Electrify everything! That’s the new mantra being promoted by a new think tank led by Australian inventor and US government advisor Saul Griffith, who started with Rewiring America push, and has now decided to do the same in his home country, Rewiring Australia.

Griffith and The Australia Institute have launched a new discussion paper called “Castles and Cars”, that outlines how much Australian households can save if they electrified everything, including the cars, their household heating, their water heating and their cooking. No word on the BBQ, though.

Griffith is not the first to come up with the electrify everything idea – although a decade ago he was promoting a concept called “Renewistan” – but he could be the most prominent.

When he first talked of the detail of electrifying everything in the Australian context, in January last year, he presented a series of numbers and costs so absurdly extravagant – $5 trillion for am Australian clean energy transition, and $850 billion just for households – that the AFR used it as justification to call for doing exactly the opposite.

We challenged those numbers at the time, because they were ridiculous. See: $5 trillion? For a business daily, the AFR has a lousy grip on energy numbers, and it is satisfying to see that Griffith has re-honed his calculations, and presented a much more realistic model.

And the good news is that an electrified household presents an unequivocally cheaper and less wasteful future for everyone. We sometimes forget exactly how much energy is wasted in the production and burning of fossil fuels – around two thirds – and Castles and Cars notes that the energy use of an average household could be slashed from 102kWh a day (including energy consumed in the petrol or diesel cars), to just 37kWh.

“The “average” Australian household currently uses around 102kWh of energy per day, and spends $5,248 per year on energy related costs,” the discussion paper says.

“Much of this energy use is due to the inefficiency of conventional fuels like natural gas and petrol for cars, which also create a large amount of emissions.

“These fuels are both expensive and highly polluting. The average household annually releases 11 tonnes of CO2-e into the atmosphere from its energy use activities.

“If we electrify the ‘average’ Australian household, with solar panels on the roof, a home battery, electric vehicles in the garage, and replacement of gas appliances with efficient electric ones, we can save thousands per year in household costs for the average home by 2030.

“The efficiency gains from new appliances and vehicles drops energy use significantly to around 37 kWh, and Australia’s world leading solar is cheap enough to power the house while saving money.”

What will this save?

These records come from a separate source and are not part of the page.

$ cat config.mk
export PLATFORM = sky130hd
export DESIGN_NAME = fcm_mode_ctrl
export DESIGN_NICKNAME = d
export VERILOG_FILES = /design/src/fcm_pkg.sv /design/src/fcm_op_if.sv /design/src/fcm_mode_ctrl.sv /design/src/fcm_cmd_decode.sv /design/src/fcm_op_timer.sv
export VERILOG_INCLUDE_DIRS = /design/src
export SDC_FILE = /design/constraint.sdc
export NUM_CORES = 1
export LEC_CHECK = 0
export BUFFER_PORTS_ARGS = -buffer_cell sky130_fd_sc_hd__buf_2
export CAP_MARGIN = 5
export CORE_MARGIN = 2
export CORE_UTILIZATION = 53
export DETAILED_ROUTE_END_ITERATION = 16
export PLACE_DENSITY_LB_ADDON = 0.08
export SYNTH_ARGS = -nofsm -noshare
export SYNTH_HDL_FRONTEND = slang
export SYNTH_HIERARCHICAL = 1
export SYNTH_SLANG_ARGS = --single-unit
$ cat constraint.sdc
create_clock -name clk -period 4.3 [get_ports clk]
set_input_delay 0.86 -clock clk [delete_from_list [all_inputs] [get_ports clk]]
set_output_delay 0.86 -clock clk [all_outputs]
set_load 0.03 [all_outputs]
$ cat src/fcm_cfg.svh
// Constants of the flash command mode control block
`ifndef FCM_CFG_SVH
`define FCM_CFG_SVH

// Command cycle addresses, compared on the low address half
`define FCM_ADDR_LO_W      16
`define FCM_UNLOCK_ADDR1   16'h5400
`define FCM_UNLOCK_ADDR2   16'haa00
`define FCM_CMD_ADDR       16'h5400

// Command cycle data codes
`define FCM_DATA_UNLOCK1   32'h0000_00aa
`define FCM_DATA_UNLOCK2   32'h0000_0055
`define FCM_DATA_READ_RST  32'h0000_00f0
`define FCM_DATA_PROG      32'h0000_00a0
`define FCM_DATA_IDENTIFIER_READ_CMD   32'h0000_0090
`define FCM_DATA_ERASE     32'h0000_0080
`define FCM_DATA_CHIP_ERA  32'h0000_0010
`define FCM_DATA_BLK_ERA   32'h0000_0030

// Status register layout
`define FCM_RDY_BIT        0
`define FCM_STATUS_RST     32'h0000_0001

// Default operation lengths in clock cycles and page size in words
`define FCM_PROG_CYCLES    32'd5000
`define FCM_ERASE_CYCLES   32'd20000
`define FCM_PAGE_WORDS     128

`endif

$ cat src/fcm_pkg.sv
// Types shared by the flash command mode control modules
package fcm_pkg;
   typedef enum logic [1:0] {
      FCM_OP_PROG,
      FCM_OP_CHIP_ERASE,
      FCM_OP_BLK_ERASE
   } fcm_op_t;

   typedef enum logic [3:0] {
      FCM_S_READ,
      FCM_S_CMD1,
      FCM_S_CMD2,
      FCM_S_ERA3,
      FCM_S_ERA4,
      FCM_S_ERA5,
      FCM_S_PROG_LOAD,
      FCM_S_AUTO,
      FCM_S_ID,
      FCM_S_LOCK
   } fcm_state_t;
endpackage

$ cat src/fcm_op_if.sv
// Start and completion signals between sequencer and operation timer
`timescale 1ns/1ns
`default_nettype none
interface fcm_op_if;
   import fcm_pkg::*;
   logic    start;   // One-cycle start of an automatic operation
   fcm_op_t kind;    // Operation kind, valid with start
   logic    done;    // One-cycle normal completion
   logic    fail;    // One-cycle abnormal completion

   modport seq   (output start, output kind, input done, input fail);
   modport timer (input start, input kind, output done, output fail);
endinterface
`default_nettype wire

$ cat src/fcm_mode_ctrl.sv
// Read mode and automatic operation control of the flash command sequencer
// Overview of operation
// - Accepted command runs internally without host
// - Automatic state entered only by a sequence begun in read or identifier read mode
// - No array reads or fetches while busy
// - Only completion or hardware reset exits automatic operation
// - Read mode after reset and normal completion
// - After failure, read/reset or hardware reset
// - Identifier read holds until read/reset or a first unlock write
// - Single 0xF0 write returns read mode, except while busy (page load or automatic operation)
// - Three-cycle read/reset cancels partial command
// - Deviating write abandons command to read
// - CPU reset ends operation, restores read
// - Watchdog reset restores read like reset pin, but leaves operation timer running
// - Array readable after reset for vector fetch
// - Ready/busy flag at status bit 0
`timescale 1ns/1ns
`default_nettype none
`include "fcm_cfg.svh"
module fcm_mode_ctrl #(
   parameter logic [31:0] PROG_CYCLES  = `FCM_PROG_CYCLES,
   parameter logic [31:0] ERASE_CYCLES = `FCM_ERASE_CYCLES,
   parameter int          PAGE_WORDS   = `FCM_PAGE_WORDS
) (
   input  wire logic             clk,                   // System clock, 125 MHz
   input  wire logic             reset,                 // CPU reset from pin, async
   input  wire logic             ce,                    // Clock enable, freezes state
   input  wire logic             wdt_reset,             // Watchdog overflow reset
   input  wire logic             wr_valid,              // Bus write cycle to flash
   input  wire logic             wr_word,               // Write is 32 bits wide
   input  wire logic [31:0]      wr_addr,               // Write address
   input  wire logic [31:0]      wr_data,               // Write data
   input  wire logic             array_fail,            // Array operation failed
   output logic                  ready_busy_flag,       // 1 ready, 0 busy
   output logic [31:0]           flash_ctrl_status_reg, // Status register value
   output logic                  array_read_ok,         // Reads and fetches served
   output logic                  identifier_read_cmd_sel,           // Reads return identifier
   output logic                  op_start,              // Operation start pulse
   output fcm_pkg::fcm_op_t      op_kind,               // Operation kind
   output logic [31:0]           op_addr,               // Block or page address
   output logic                  prog_wr_valid,         // Page word to array
   output logic [31:0]           prog_wr_addr,          // Page word address
   output logic [31:0]           prog_wr_data,          // Page word data
   output logic                  cmd_abort              // Sequence abandoned pulse
);
   import fcm_pkg::*;

   localparam int CW = $clog2(PAGE_WORDS + 1);

   fcm_op_if op ();

   fcm_state_t     st_r;
   fcm_state_t     st_nxt;
   logic [CW-1:0]  cnt_r;
   logic [CW-1:0]  cnt_nxt;
   logic           erase_r;
   logic           erase_nxt;
   fcm_op_t        kind_r;
   fcm_op_t        kind_nxt;
   logic [31:0]    addr_r;
   logic [31:0]    addr_nxt;
   logic           start_r;
   logic           start_nxt;
   logic           abort_r;
   logic           abort_nxt;
   logic           pw_r;
   logic           pw_nxt;
   logic [31:0]    pa_r;
   logic [31:0]    pa_nxt;
   logic [31:0]    pd_r;
   logic [31:0]    pd_nxt;
   logic           unlock1;
   logic           unlock2;
   logic           at_cmd;
   logic           read_rst;

   // Narrow writes never match a token, so they break a sequence
   fcm_cmd_decode u_dec (
      .addr     (wr_addr),
      .data     (wr_data),
      .word     (wr_word),
      .unlock1  (unlock1),
      .unlock2  (unlock2),
      .at_cmd   (at_cmd),
      .read_rst (read_rst)
   );

   // Carries out the accepted operation with no further bus traffic
   fcm_op_timer #(
      .PROG_CYCLES  (PROG_CYCLES),
      .ERASE_CYCLES (ERASE_CYCLES)
   ) u_tmr (
      .clk        (clk),
      .reset      (reset),
      .ce         (ce),
      .array_fail (array_fail),
      .op         (op.timer)
   );

   assign op.start = start_r;
   assign op.kind  = kind_r;

   // Command sequence and mode state machine
   always_comb begin
      st_nxt    = st_r;
      cnt_nxt   = cnt_r;
      erase_nxt = erase_r;
      kind_nxt  = kind_r;
      addr_nxt  = addr_r;
      start_nxt = 1'b0;
      abort_nxt = 1'b0;
      pw_nxt    = 1'b0;
      pa_nxt    = pa_r;
      pd_nxt    = pd_r;
      unique case (st_r)
         FCM_S_READ: begin
            if (wr_valid && unlock1) begin
               st_nxt    = FCM_S_CMD1;
               erase_nxt = 1'b0;
            end
         end
         FCM_S_CMD1: begin
            if (wr_valid) begin
               if (unlock2) begin
                  st_nxt = FCM_S_CMD2;
               end else begin
                  st_nxt    = FCM_S_READ;
                  abort_nxt = !read_rst;
               end
            end
         end
         FCM_S_CMD2: begin
            if (wr_valid) begin
               st_nxt = FCM_S_READ;
               if (at_cmd && wr_data == `FCM_DATA_PROG) begin
                  st_nxt   = FCM_S_PROG_LOAD;
                  cnt_nxt  = '0;
                  kind_nxt = FCM_OP_PROG;
               end else if (at_cmd && wr_data == `FCM_DATA_IDENTIFIER_READ_CMD) begin
                  st_nxt = FCM_S_ID;
               end else if (at_cmd && wr_data == `FCM_DATA_ERASE) begin
                  st_nxt = FCM_S_ERA3;
               end else if (!read_rst) begin
                  abort_nxt = 1'b1;
               end
            end
         end
         FCM_S_ERA3: begin
            if (wr_valid) begin
               st_nxt    = unlock1 ? FCM_S_ERA4 : FCM_S_READ;
               abort_nxt = !unlock1 && !read_rst;
            end
         end
         FCM_S_ERA4: begin
            if (wr_valid) begin
               st_nxt    = unlock2 ? FCM_S_ERA5 : FCM_S_READ;
               abort_nxt = !unlock2 && !read_rst;
            end
         end
         FCM_S_ERA5: begin
            if (wr_valid) begin
               st_nxt = FCM_S_READ;
               if (at_cmd && wr_data == `FCM_DATA_CHIP_ERA) begin
                  st_nxt    = FCM_S_AUTO;
                  kind_nxt  = FCM_OP_CHIP_ERASE;
                  start_nxt = 1'b1;
               end else if (wr_word && wr_data == `FCM_DATA_BLK_ERA) begin
                  st_nxt    = FCM_S_AUTO;
                  kind_nxt  = FCM_OP_BLK_ERASE;
                  addr_nxt  = wr_addr;
                  start_nxt = 1'b1;
               end else if (!read_rst) begin
                  abort_nxt = 1'b1;
               end
            end
         end
         FCM_S_PROG_LOAD: begin
            // Page words are taken as data; a software reset has no effect here
            if (wr_valid && wr_word) begin
               pw_nxt  = 1'b1;
               pa_nxt  = wr_addr;
               pd_nxt  = wr_data;
               cnt_nxt = cnt_r + CW'(1);
               if (cnt_r == '0) begin
                  addr_nxt = wr_addr;
               end
               if (cnt_r == CW'(PAGE_WORDS - 1)) begin
                  st_nxt    = FCM_S_AUTO;
                  start_nxt = 1'b1;
               end
            end
         end
         FCM_S_AUTO: begin
            // Writes are ignored; only completion or reset leaves this state
            if (op.done) begin
               st_nxt = FCM_S_READ;
            end else if (op.fail) begin
               st_nxt = FCM_S_LOCK;
            end
         end
         FCM_S_ID: begin
            if (wr_valid && read_rst) begin
               st_nxt = FCM_S_READ;
            end else if (wr_valid && unlock1) begin
               st_nxt = FCM_S_CMD1;
            end
         end
         FCM_S_LOCK: begin
            if (wr_valid && read_rst) begin
               st_nxt = FCM_S_READ;
            end
         end
      endcase
   end

   // State registers; any CPU reset, pin or watchdog, restores read mode
   always_ff @(posedge clk or posedge reset) begin
      if (reset) begin
         st_r    <= FCM_S_READ;
         cnt_r   <= '0;
         erase_r <= 1'b0;
         kind_r  <= FCM_OP_PROG;
         addr_r  <= 32'h0000_0000;
         start_r <= 1'b0;
         abort_r <= 1'b0;
         pw_r    <= 1'b0;
         pa_r    <= 32'h0000_0000;
         pd_r    <= 32'h0000_0000;
      end else if (wdt_reset) begin
         st_r    <= FCM_S_READ;
         cnt_r   <= '0;
         start_r <= 1'b0;
         abort_r <= 1'b0;
         pw_r    <= 1'b0;
      end else if (ce) begin
         st_r    <= st_nxt;
         cnt_r   <= cnt_nxt;
         erase_r <= erase_nxt;
         kind_r  <= kind_nxt;
         addr_r  <= addr_nxt;
         start_r <= start_nxt;
         abort_r <= abort_nxt;
         pw_r    <= pw_nxt;
         pa_r    <= pa_nxt;
         pd_r    <= pd_nxt;
      end else begin
         start_r <= 1'b0;
         abort_r <= 1'b0;
         pw_r    <= 1'b0;
      end
   end

   // Mode outputs: busy from the third program cycle or erase start onward
   always_comb begin
      ready_busy_flag = !(st_r == FCM_S_PROG_LOAD || st_r == FCM_S_AUTO);
      flash_ctrl_status_reg = `FCM_STATUS_RST & 32'h0000_0000;
      flash_ctrl_status_reg[`FCM_RDY_BIT] = ready_busy_flag;
      array_read_ok = ready_busy_flag && st_r != FCM_S_ID
                      && st_r != FCM_S_LOCK;
      identifier_read_cmd_sel   = st_r == FCM_S_ID;
   end

   assign op_start      = start_r;
   assign op_kind       = kind_r;
   assign op_addr       = addr_r;
   assign prog_wr_valid = pw_r;
   assign prog_wr_addr  = pa_r;
   assign prog_wr_data  = pd_r;
   assign cmd_abort     = abort_r;
endmodule
`default_nettype wire

$ cat src/fcm_cmd_decode.sv
// Classifies one bus write cycle against the command tokens
`timescale 1ns/1ns
`default_nettype none
`include "fcm_cfg.svh"
module fcm_cmd_decode (
   input  wire logic [31:0] addr,       // Write address
   input  wire logic [31:0] data,       // Write data
   input  wire logic        word,       // Write is a full 32-bit transfer
   output logic             unlock1,    // First unlock cycle
   output logic             unlock2,    // Second unlock cycle
   output logic             at_cmd,     // Address of the command cycle
   output logic             read_rst    // Data is the read/reset code
);
   logic [`FCM_ADDR_LO_W-1:0] lo;

   // Low address half selects the command cycle; narrow writes match nothing
   always_comb begin
      lo       = addr[`FCM_ADDR_LO_W-1:0];
      unlock1  = word && lo == `FCM_UNLOCK_ADDR1 && data == `FCM_DATA_UNLOCK1;
      unlock2  = word && lo == `FCM_UNLOCK_ADDR2 && data == `FCM_DATA_UNLOCK2;
      at_cmd   = word && lo == `FCM_CMD_ADDR;
      read_rst = word && data == `FCM_DATA_READ_RST;
   end
endmodule
`default_nettype wire

$ cat src/fcm_op_timer.sv
// Internal timer that carries out an automatic operation on its own
`timescale 1ns/1ns
`default_nettype none
`include "fcm_cfg.svh"
module fcm_op_timer #(
   parameter logic [31:0] PROG_CYCLES  = `FCM_PROG_CYCLES,
   parameter logic [31:0] ERASE_CYCLES = `FCM_ERASE_CYCLES
) (
   input  wire logic clk,         // System clock
   input  wire logic reset,       // CPU reset, async, active high
   input  wire logic ce,          // Clock enable
   input  wire logic array_fail,  // Array reports a failed operation
   fcm_op_if.timer   op           // Start and completion
);
   import fcm_pkg::*;
   logic [31:0] cnt_r;
   logic [31:0] cnt_nxt;
   logic        run_r;
   logic        run_nxt;
   logic        done_nxt;
   logic        fail_nxt;
   logic        done_r;
   logic        fail_r;

   // Load on start, count down, finish normally or on array failure
   always_comb begin
      cnt_nxt  = cnt_r;
      run_nxt  = run_r;
      done_nxt = 1'b0;
      fail_nxt = 1'b0;
      if (op.start) begin
         run_nxt = 1'b1;
         cnt_nxt = (op.kind == FCM_OP_PROG) ? PROG_CYCLES : ERASE_CYCLES;
      end else if (run_r) begin
         if (array_fail) begin
            run_nxt  = 1'b0;
            fail_nxt = 1'b1;
         end else if (cnt_r <= 32'd1) begin
            run_nxt  = 1'b0;
            done_nxt = 1'b1;
         end else begin
            cnt_nxt = cnt_r - 32'd1;
         end
      end
   end

   // State registers, frozen while the clock enable is low
   always_ff @(posedge clk or posedge reset) begin
      if (reset) begin
         cnt_r  <= 32'h0000_0000;
         run_r  <= 1'b0;
         done_r <= 1'b0;
         fail_r <= 1'b0;
      end else if (ce) begin
         cnt_r  <= cnt_nxt;
         run_r  <= run_nxt;
         done_r <= done_nxt;
         fail_r <= fail_nxt;
      end else begin
         done_r <= 1'b0;
         fail_r <= 1'b0;
      end
   end

   assign op.done = done_r;
   assign op.fail = fail_r;
endmodule
`default_nettype wire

According to Castles and Cars, the average energy and fuel bills would drop from around $5000 a year to just $800 a year by 2030, as costs of EVs and batteries and solar continue to fall, and even more by 2035.

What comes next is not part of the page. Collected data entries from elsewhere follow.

--- src/dpsem_pkg.sv ---
// Package: constants and carrier types for the dual-port semaphore controller
package dpsem_pkg;
	localparam int ADDR_W = 13;
	localparam int DATA_W = 18;
	localparam int SEM_IDX_W = 3;
	localparam int SEM_CNT = 8;
	// Bus cycle timing at 200 MHz
	localparam int CLK_PERIOD_PS = 5000;
	localparam int SETUP_TIME_PS = 10000;
	localparam int PULSE_TIME_PS = 20000;
	localparam int HOLD_TIME_PS = 5000;
	localparam int SETUP_CYC = (SETUP_TIME_PS + CLK_PERIOD_PS - 1) / CLK_PERIOD_PS;
	localparam int PULSE_CYC = (PULSE_TIME_PS + CLK_PERIOD_PS - 1) / CLK_PERIOD_PS;
	localparam int HOLD_CYC = (HOLD_TIME_PS + CLK_PERIOD_PS - 1) / CLK_PERIOD_PS;
	// Edges for a pin change to pass the three-flop synchroniser and be agreed
	localparam int SYNC_CYC = 4;
	localparam logic [3:0] CNT_ZERO = 4'h0;
	localparam logic [DATA_W-1:0] DATA_RST = 18'h00000;
	localparam logic [ADDR_W-1:0] ADDR_RST = 13'h0000;

	typedef enum logic [1:0] {
		OP_MEM_READ = 2'h0,
		OP_MEM_WRITE = 2'h1,
		OP_SEM_CLAIM = 2'h2,
		OP_SEM_RELEASE = 2'h3
	} op_t;

	typedef struct packed {
		op_t op;
		logic [ADDR_W-1:0] addr;
		logic [DATA_W-1:0] wdata;
	} req_t;

	typedef struct packed {
		logic chip_enable_n;
		logic semaphore_select_n;
		logic output_enable_n;
		logic write_n;
		logic [ADDR_W-1:0] addr;
	} pins_t;

	typedef struct packed {
		logic granted;
		logic stalled;
		logic [DATA_W-1:0] rdata;
	} rsp_t;
endpackage
--- src/gcm_pkg.sv ---
// Purpose: Shared constants and types for the gated up/down pulse counter
// Assumes: One clock (clk_sys, 50 MHz), synchronous active-high reset
// Notes:   Register offsets are byte addresses of 32-bit words
package gcm_pkg;

  // ****************************************************************
  // Register map
  // ****************************************************************
  localparam int unsigned GCM_ADDR_W      = 8;
  localparam logic [7:0]  GCM_OFS_CTRL    = 8'h00;
  localparam logic [7:0]  GCM_OFS_SETVAL  = 8'h04;
  localparam logic [7:0]  GCM_OFS_LOAD    = 8'h08;
  localparam logic [7:0]  GCM_OFS_END     = 8'h0C;
  localparam logic [7:0]  GCM_OFS_CFG     = 8'h10;
  localparam logic [7:0]  GCM_OFS_STATUS  = 8'h14;
  localparam logic [7:0]  GCM_OFS_COUNT   = 8'h18;

  // ****************************************************************
  // Control word bit positions
  // ****************************************************************
  localparam int unsigned GCM_CTRL_W          = 16;
  localparam int unsigned GCM_BIT_GATE_OPEN   = 2;
  localparam int unsigned GCM_BIT_PRESET_LOAD = 5;
  localparam int unsigned GCM_BIT_STAT_CLEAR  = 6;
  localparam int unsigned GCM_BIT_GATE_CLOSE  = 10;

  // ****************************************************************
  // Count limits and reset values
  // ****************************************************************
  localparam logic signed [31:0] GCM_CNT_MAX   = 32'sh7FFFFFFF;
  localparam logic signed [31:0] GCM_CNT_MIN   = 32'sh80000000;
  localparam logic [31:0]        GCM_RST_WORD  = 32'h00000000;
  localparam logic [15:0]        GCM_RST_CTRL  = 16'h0000;

  // ****************************************************************
  // Types
  // ****************************************************************
  typedef enum logic [1:0] {GCM_ENDLESS, GCM_ONCE, GCM_PERIODIC} gcm_mode_t;
  typedef enum logic [1:0] {GCM_DIR_NONE, GCM_DIR_UP, GCM_DIR_DOWN} gcm_dir_t;

  // Configuration word, high bits first
  typedef struct packed {
    logic      alarm_en;
    logic      cancel;
    logic      external_enable_gate_en;
    logic [1:0] dir;
    logic [1:0] mode;
  } gcm_cfg_t;

  // Sticky status flags
  typedef struct packed {
    logic zero_cross;
    logic underflow;
    logic overflow;
    logic end_reached;
    logic cmp_met;
  } gcm_sticky_t;

endpackage : gcm_pkg
**config.mk**
```make
export PLATFORM = sky130hd
export DESIGN_NAME = sixteen_bit_interval_timer
export DESIGN_NICKNAME = d
export VERILOG_FILES = /design/src/pkg/interval_timer_pkg.sv /design/src/design/sixteen_bit_interval_timer.sv
export SDC_FILE = /design/constraint.sdc
export NUM_CORES = 1
export LEC_CHECK = 0
export ABC_CLOCK_PERIOD_IN_PS = 4260
export BUFFER_PORTS_ARGS = -buffer_cell sky130_fd_sc_hd__buf_2
export CORE_MARGIN = 1.5
export CORE_UTILIZATION = 40
export CTS_BUF_LIST = sky130_fd_sc_hd__clkbuf_4 sky130_fd_sc_hd__clkbuf_8 sky130_fd_sc_hd__clkbuf_16
export DETAILED_ROUTE_END_ITERATION = 8
export PLACE_DENSITY = 0.69
export SLEW_MARGIN = 25
export SYNTH_ARGS = -nofsm -noshare
export SYNTH_HDL_FRONTEND = slang
export SYNTH_SLANG_ARGS = --single-unit
```
**constraint.sdc**
```tcl
create_clock -name clk -period 4.26 [get_ports clk]
set_clock_uncertainty 0.05 [all_clocks]
set_input_delay 0.426 -clock clk [delete_from_list [all_inputs] [get_ports clk]]
set_output_delay 0.426 -clock clk [all_outputs]
set_load 0.01 [all_outputs]
```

The problem is, most households cannot afford this capital investment up front – in EVs, rooftop solar and battery storage – so it urging rebates and financing to low income households in the early transition phase, at least until the cost of EVs falls to parity with petrol and diesel cars.

It says this needs to be a national priority, in the same way we treated Snowy, and the way we are treating Snowy 2.0. Or spending money on the Covid Jobkeeper.

And it certainly won’t cost $860 billion.